Task input Block Start
[config.mk]
export PLATFORM = sky130hd
export DESIGN_NAME = utf8_accent_fold_to_ascii_unit
export DESIGN_NICKNAME = d
export VERILOG_FILES = /design/src/rtl/u8af_pkg.sv /design/src/rtl/utf8_accent_fold_to_ascii_unit.sv /design/src/rtl/u8af_front.sv /design/src/rtl/u8af_queue.sv /design/src/rtl/u8af_back.sv
export SDC_FILE = /design/constraint.sdc
export NUM_CORES = 1
export LEC_CHECK = 0
export BUFFER_PORTS_ARGS = -buffer_cell sky130_fd_sc_hd__buf_2
export CORE_MARGIN = 2
export CORE_UTILIZATION = 35
export DETAILED_ROUTE_END_ITERATION = 8
export PLACE_DENSITY = 0.48
export SLEW_MARGIN = 20
export SYNTH_ARGS = -nofsm -noshare
export SYNTH_HDL_FRONTEND = slang
export SYNTH_HIERARCHICAL = 1
export SYNTH_SLANG_ARGS = --single-unit
export TNS_END_PERCENT = 5
[constraint.sdc]
create_clock -name i_clk -period 4.2 [get_ports i_clk]
set_input_delay 0 -clock i_clk [delete_from_list [all_inputs] [get_ports i_clk]]
set_output_delay 0 -clock i_clk [all_outputs]
set_load 0.02 [all_outputs]
[src/rtl/u8af_pkg.sv]
// ----------------------------------------------------------------------------
// u8af_pkg
// Shared types and helpers for the UTF-8 accent folding unit: the command
// that passes from the decoder to the encoder, the fold table and the
// UTF-8 re-encoding helpers.
// ----------------------------------------------------------------------------
package u8af_pkg;

    localparam int CP_W          = 21;
    localparam int LEN_W         = 3;
    localparam int QUEUE_DEPTH_D = 4;

    localparam logic [7:0] ASCII_LIMIT = 8'h80;

    // One decoded, folded code point (or a pure end marker when len is 0)
    typedef struct packed {
        logic [CP_W-1:0]  cp;
        logic [LEN_W-1:0] len;
        logic             last;
        logic             bad;
    } t_cmd;

    // Latin accent table: fold accented letters to plain lower case
    function automatic logic [CP_W-1:0] fold_cp(input logic [CP_W-1:0] c);
        logic [CP_W-1:0] r;
        r = c;
        if ((c >= 21'hC0 && c <= 21'hC5) || (c >= 21'hE0 && c <= 21'hE5)) begin
            r = 21'h61;
        end else if ((c >= 21'hC8 && c <= 21'hCB) || (c >= 21'hE8 && c <= 21'hEB)) begin
            r = 21'h65;
        end else if ((c >= 21'hCC && c <= 21'hCF) || (c >= 21'hEC && c <= 21'hEF)) begin
            r = 21'h69;
        end else if ((c >= 21'hD2 && c <= 21'hD6) || (c >= 21'hF2 && c <= 21'hF6)) begin
            r = 21'h6F;
        end else if ((c >= 21'hD9 && c <= 21'hDC) || (c >= 21'hF9 && c <= 21'hFC)) begin
            r = 21'h75;
        end else if (c == 21'hDD || c == 21'hFD || c == 21'hFF || c == 21'h178) begin
            r = 21'h79;
        end else if (c == 21'hC7 || c == 21'hE7) begin
            r = 21'h63;
        end else if (c == 21'hD1 || c == 21'hF1) begin
            r = 21'h6E;
        end else if (c == 21'hDF) begin
            r = 21'h73;
        end
        return r;
    endfunction

    // Number of output bytes for a folded code point; 0 means dropped
    function automatic logic [LEN_W-1:0] enc_len(input logic [CP_W-1:0] c,
                                                 input logic keep);
        logic [LEN_W-1:0] r;
        if (c < CP_W'(ASCII_LIMIT)) begin
            r = 3'd1;
        end else if (!keep) begin
            r = 3'd0;
        end else if (c < 21'h800) begin
            r = 3'd2;
        end else if (c < 21'h10000) begin
            r = 3'd3;
        end else begin
            r = 3'd4;
        end
        return r;
    endfunction

    // Byte k of the UTF-8 form of c, which is len bytes long
    function automatic logic [7:0] enc_byte(input logic [CP_W-1:0] c,
                                            input logic [LEN_W-1:0] len,
                                            input logic [1:0] k);
        logic [7:0] r;
        unique case (len)
            3'd2: r = (k == 2'd0) ? {3'b110, c[10:6]} : {2'b10, c[5:0]};
            3'd3: begin
                unique case (k)
                    2'd0:    r = {4'b1110, c[15:12]};
                    2'd1:    r = {2'b10, c[11:6]};
                    default: r = {2'b10, c[5:0]};
                endcase
            end
            3'd4: begin
                unique case (k)
                    2'd0:    r = {5'b11110, c[20:18]};
                    2'd1:    r = {2'b10, c[17:12]};
                    2'd2:    r = {2'b10, c[11:6]};
                    default: r = {2'b10, c[5:0]};
                endcase
            end
            default: r = c[7:0];
        endcase
        return r;
    endfunction

endpackage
Task input Block End
Work instructions -
Look through the data above for the string "keep" and copy every line where it appears.

Response box -
                                                 input logic keep);
        end else if (!keep) begin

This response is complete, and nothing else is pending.